Source: an optimization exercise on an open RTL-to-GDS flow (aim: small area, a short achievable clock period and few clock cycles per item). Production flows keep margins and buffers that such runs may drop. RTL that was checked went through simulation tests only; none was proved equivalent to the original. The flow treats the clock pin as an ideal source, which a real chip does not have. No activity file was given, so power comes from the tool's default toggle rates.

Setup of run 1:
==> flow/design.v (excerpt) <==
module fc_layer_mac #(
    parameter int IN_DIM      = 256,
    parameter int OUT_DIM     = 32,
    parameter int IN_W        = 8,
    parameter int W_W         = 8,
    parameter int ACC_W       = 32,
    parameter int OUT_SHIFT   = 7,
    parameter int BIAS_LSHIFT = 7,
    parameter int RELU        = 1,
    parameter int OUT_W       = 8,
    parameter int WA_W        = $clog2(IN_DIM * OUT_DIM),
    parameter int BA_W        = (OUT_DIM > 1) ? $clog2(OUT_DIM) : 1
) (
    input  logic                    clk,
    input  logic                    rst_n,
    input  logic                    in_valid,
    output logic                    in_ready,
    input  logic signed [IN_W-1:0]  in_data,
    output logic [WA_W-1:0]         w_addr,
    input  logic signed [W_W-1:0]   w_q,
    output logic [BA_W-1:0]         b_addr,
    input  logic signed [W_W-1:0]   b_q,
    output logic                    out_valid,
    input  logic                    out_ready,
    output logic signed [OUT_W-1:0] out_data,
    output logic [BA_W-1:0]         out_idx,
    output logic                    out_last,
  ...
For scale: about 1400 cells after synthesis, about 850 flip-flops, roughly 63 I/O pins, ~21000 µm² of cells after synthesis.
Settings: LEC_CHECK=0, CAP_MARGIN=20, CORE_MARGIN=2, CORE_UTILIZATION=60, SLEW_MARGIN=20; clock period 9.0 ns.
standard.sh (not shown) runs the stock make flow with config.mk's settings and CLKGATE_MAP_FILE= SYNTH_SCRIPT=/design/flow/synth_recipe.tcl, a recipe that flattens the netlist after the stock synthesis.
==> flow/flow/run.sh <==
#!/bin/bash
# Own layout flow: the standard ORFS flow (standard.sh), unchanged
# synthesis, with extra ORFS make variables, one per line, from
# flow/knobs.txt (timing-repair target, clock-tree clustering, port buffer
# cell). ORFS keeps each tool's log under orfs/logs; make's own output goes
# to run_standard.log in this folder.
set -euo pipefail
mapfile -t KNOBS < <(grep -v '^#' flow/knobs.txt | grep -v '^[[:space:]]*$')
bash standard.sh "${KNOBS[@]}" finish > run_standard.log 2>&1
==> flow/flow/knobs.txt <==
SETUP_SLACK_MARGIN=6.3
CTS_CLUSTER_SIZE=30
CTS_CLUSTER_DIAMETER=80
BUFFER_PORTS_ARGS=-buffer_cell sky130_fd_sc_hd__buf_2
Run 1 ended with every stage complete and zero timing, DRC or antenna violations.
Testbench counts of run 1, summed over its fixed seeds: cycles 262,968, vectors 32.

AIM OF THE TASK: For each line above that contains the word "after", copy that line.

RESPONSE AREA:
For scale: about 1400 cells after synthesis, about 850 flip-flops, roughly 63 I/O pins, ~21000 µm² of cells after synthesis.
standard.sh (not shown) runs the stock make flow with config.mk's settings and CLKGATE_MAP_FILE= SYNTH_SCRIPT=/design/flow/synth_recipe.tcl, a recipe that flattens the netlist after the stock synthesis.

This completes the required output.